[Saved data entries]

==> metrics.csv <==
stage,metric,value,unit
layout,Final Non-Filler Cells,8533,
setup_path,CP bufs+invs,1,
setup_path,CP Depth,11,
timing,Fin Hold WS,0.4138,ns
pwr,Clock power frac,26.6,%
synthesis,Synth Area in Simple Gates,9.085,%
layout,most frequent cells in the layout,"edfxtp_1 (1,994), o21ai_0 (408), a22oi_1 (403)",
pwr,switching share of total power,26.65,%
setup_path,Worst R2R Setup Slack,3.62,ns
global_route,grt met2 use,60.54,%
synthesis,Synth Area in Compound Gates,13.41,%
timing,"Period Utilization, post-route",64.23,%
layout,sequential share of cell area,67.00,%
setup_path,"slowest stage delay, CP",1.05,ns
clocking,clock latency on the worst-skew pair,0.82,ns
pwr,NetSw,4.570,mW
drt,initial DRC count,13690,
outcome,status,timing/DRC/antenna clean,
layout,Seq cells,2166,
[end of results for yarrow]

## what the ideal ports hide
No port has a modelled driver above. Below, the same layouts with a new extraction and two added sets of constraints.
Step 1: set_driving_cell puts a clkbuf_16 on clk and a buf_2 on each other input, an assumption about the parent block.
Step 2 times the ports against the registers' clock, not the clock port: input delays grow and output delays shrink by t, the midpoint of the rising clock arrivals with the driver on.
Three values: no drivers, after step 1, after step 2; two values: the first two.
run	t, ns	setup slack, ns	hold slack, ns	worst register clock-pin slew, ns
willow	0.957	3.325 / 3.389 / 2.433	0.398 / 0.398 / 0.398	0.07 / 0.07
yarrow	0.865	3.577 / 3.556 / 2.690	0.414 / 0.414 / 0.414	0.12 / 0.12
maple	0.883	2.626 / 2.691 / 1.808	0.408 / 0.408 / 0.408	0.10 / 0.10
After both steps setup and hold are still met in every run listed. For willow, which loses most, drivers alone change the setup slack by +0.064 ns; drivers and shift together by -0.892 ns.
Context: an optimization exercise on an open-source flow, tuned for small area. The choices shown serve that exercise and are no tape-out recipe.
Function was checked by simulation only, so behaviour that the tests miss may differ from the original.
Power is estimated from default activity; no workload was simulated.

== red ==
// bcs
module bcs (
    input  wire       clk,
    input  wire       rst,           
    input  wire       we,
    input  wire [4:0] addr,
    input  wire [7:0] wdata,
    output reg  [7:0] rdata,
    input  wire       push_valid,
    input  wire [7:0] push_data,
    output wire       push_ready,
    output wire       pop_valid,
    output wire [7:0] pop_data,
    input  wire       pop_ready
);
    localparam [2:0] PH_IDLE     = 3'd0,
                     PH_LEN_LO   = 3'd1,
                     PH_LEN_HI   = 3'd2,
                     PH_FLAG     = 3'd3,
                     PH_PAYLOAD  = 3'd4,
                     PH_CHECKSUM = 3'd5;
    reg        ovfchk;
    reg [7:0]  flag;
    reg [7:0]  namelen;
    reg [7:0]  htype;
    reg [31:0] plen;
    reg [15:0] hdlen;
    reg [15:0] hparam1;
    reg [15:0] hparam2;
    reg [7:0]  name [0:9];
    reg [1:0]  errcode;
    reg [7:0]  chk;
    reg [15:0] blen;
    reg [2:0]  phase;
    reg        op_enc;       
    reg        op_hblk;      
    reg [7:0]  outbuf;
    reg        outvld;
    reg        done;
    reg [4:0]   cnt;
    reg [135:0] sd;
    reg [4:0]   nthr;        
    wire [31:0] remain = {sd[26:0], cnt};
    wire [7:0]  w_flag = sd[39:32];
    wire busy  = (phase != PH_IDLE) || outvld;
    wire inrdy = (phase == PH_PAYLOAD) && op_enc && !outvld;
    wire [7:0] status = {phase, outvld, inrdy, (errcode != 2'd0), done, busy};
    assign push_ready = inrdy;
    assign pop_valid  = outvld;
    assign pop_data   = outbuf;
    reg [7:0] packed_hdr [0:16];
    integer k;
    always @(*) begin
        packed_hdr[0] = htype;
        for (k = 0; k < 10; k = k + 1)
            packed_hdr[1 + k] = name[k];
        packed_hdr[11] = hdlen[7:0];
        packed_hdr[12] = hdlen[15:8];
        packed_hdr[13] = hparam1[7:0];
        packed_hdr[14] = hparam1[15:8];
        packed_hdr[15] = hparam2[7:0];
        packed_hdr[16] = hparam2[15:8];
    end
    reg [135:0] hdr_load;
    always @(*) begin
        hdr_load[7:0]     = packed_hdr[1];
        hdr_load[135:128] = packed_hdr[0];
        for (k = 1; k < 16; k = k + 1)
            hdr_load[8*k +: 8] = packed_hdr[17 - k];
    end
  ...
Size: roughly 1100 cells after synthesis, ~44 I/O pins, ~16000 um^2 of cells after synthesis.
Settings: LEC_CHECK=0, CAP_MARGIN=10, CORE_MARGIN=2, CORE_UTILIZATION=60, CTS_BUF_LIST=sky130_fd_sc_hd__clkbuf_8, CTS_CLUSTER_DIAMETER=50, CTS_CLUSTER_SIZE=16, PLACE_DENSITY=0.75, SLEW_MARGIN=10; clock period 6.0 ns.
standard.sh (not shown) runs the stock make flow with config.mk's settings and CLKGATE_MAP_FILE= SYNTH_SCRIPT=/design/flow/synth_recipe.tcl, a recipe that flattens the netlist after the stock synthesis.
==> flow/flow/run.sh <==
#!/bin/bash
# Layout flow: the standard flow, with
#  - the standard synthesis unchanged, then its combinational logic mapped
#    again by ABC with an area-oriented script (flow/area.abc); every
#    register instance of the standard synthesis is kept as it is (same
#    name and cell), only the logic between registers and ports is remapped;
#  - port buffers of the smallest buffer cell (buf_1); every port is still
#    buffered;
#  - CTS onto clkbuf_4 leaf buffers without dummy loads.
# Each tool's output goes to its own log file in this folder.
set -euo pipefail
here=$(pwd)
res=$here/orfs/results/$FLOW_PLATFORM/bcs/base
lib=$FLOW_HOME/platforms/sky130hd/lib/sky130_fd_sc_hd__tt_025C_1v80.lib
yosys_bin=$FLOW_HOME/../tools/install/yosys/bin/yosys
[[ -x $yosys_bin ]] || yosys_bin=yosys

export BUFFER_PORTS_ARGS="-buffer_cell sky130_fd_sc_hd__buf_1"
export CTS_ARGS="-sink_clustering_enable -repair_clock_nets -sink_clustering_size 10 -sink_clustering_max_diameter 40 -buf_list sky130_fd_sc_hd__clkbuf_4 -dont_use_dummy_load"

# 1. standard synthesis
bash standard.sh "$res/1_2_yosys.v" > standard_synth.log 2>&1
cp "$res/1_2_yosys.v" "$here/standard_1_2_yosys.v"

# 2. remap the combinational logic; registers stay black boxes
du=""
while read -r c; do [[ -n $c ]] && du="$du -dont_use $c"; done < flow/dont_use.txt
seq_cells=$(grep -oE 'sky130_fd_sc_hd__[a-z0-9_]*(df|dl)[a-z0-9_]*' "$here/standard_1_2_yosys.v" | sort -u | tr '\n' ' ')
cat > resyn.ys <<EOS
read_liberty -ignore_miss_func $lib
setattr -mod -set keep_hierarchy 1 $seq_cells
setattr -mod -set blackbox 1 $seq_cells
read_verilog $here/standard_1_2_yosys.v
hierarchy -top $FLOW_TOP
flatten
hierarchy -top $FLOW_TOP
opt -full
abc -liberty $lib $du -script $here/flow/area.abc
splitnets
opt_clean -purge
hilomap -singleton -hicell sky130_fd_sc_hd__conb_1 HI -locell sky130_fd_sc_hd__conb_1 LO
insbuf -buf sky130_fd_sc_hd__buf_4 A X
stat -liberty $lib
read_liberty -lib -ignore_miss_func -ignore_redef $lib
check -assert
write_verilog -noattr -nohex -nodec $here/resyn_1_2_yosys.v
EOS
"$yosys_bin" -l resyn_yosys.log -q -s resyn.ys > /dev/null 2>&1
cp "$here/resyn_1_2_yosys.v" "$res/1_2_yosys.v"

# 3. the rest of the standard flow on the remapped netlist
bash standard.sh finish > standard_flow.log 2>&1
==> flow/flow/area.abc <==
strash
&get -n
&syn2
&dch -f
&nf -a -R 1000
&put
mfs2
strash
&get -n
&dch -f
&nf -a -R 1000
&put
mfs2
strash
&get -n
&dch -f
&nf -a -R 1000
&put
mfs2
strash
&get -n
&dch -f
&nf -a -R 1000
&put
mfs2
strash
&get -n
&dch -f
&nf -a -R 1000
&put
topo
stime -c
Other scripts of this flow, unchanged in this note and not shown: flow/flow/dont_use.txt
The following lists how blue was set up differently from red:
Settings: CTS_CLUSTER_DIAMETER no longer set, was 50; CORE_UTILIZATION now 70, was 60; PLACE_DENSITY now 0.85, was 0.75; CTS_BUF_LIST no longer set, was sky130_fd_sc_hd__clkbuf_8; CTS_CLUSTER_SIZE no longer set, was 16.
-- flow/flow/run.sh --
<<< red, line 19
export CTS_ARGS="-sink_clustering_enable -repair_clock_nets -sink_clustering_size 10 -sink_clustering_max_diameter 40 -buf_list sky130_fd_sc_hd__clkbuf_4 -dont_use_dummy_load"
>>> blue, line 19
export CTS_ARGS="-sink_clustering_enable -repair_clock_nets -sink_clustering_size 9 -sink_clustering_max_diameter 38 -buf_list sky130_fd_sc_hd__clkbuf_4 -dont_use_dummy_load"
-- flow/flow/area.abc --
<<< red, line 3
&syn2
>>> blue, line 3
&deepsyn -T 120
Run comparison: red timing startpoint of the critical path addr[4]; blue timing startpoint of the critical path cnt[1]
red → blue: via count lost 2.7%; last weighted congestion value of the routability-driven placer picked up an extra 0.089; total power lost about 3.3%.
red and blue ended up with roughly the same power in the clock group.
The number of combinational gates with multiple inputs reported for blue is smaller than that of red by about 8%.
Of blue and red, red shows the higher number of nets in the synthesized netlist, with blue below it.
Higher count of antenna diodes in the layout was reported by red, not blue.
Share of total power in combinational logic (blue over red): decrease, 1.4 points
Comparing blue and red, the lower setup slack is on blue.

▶ [Directions for this task]
Among the entries, find each line that includes the string "stage" and copy it.

▶ [Reply to the task]
stage,metric,value,unit
setup_path,"slowest stage delay, CP",1.05,ns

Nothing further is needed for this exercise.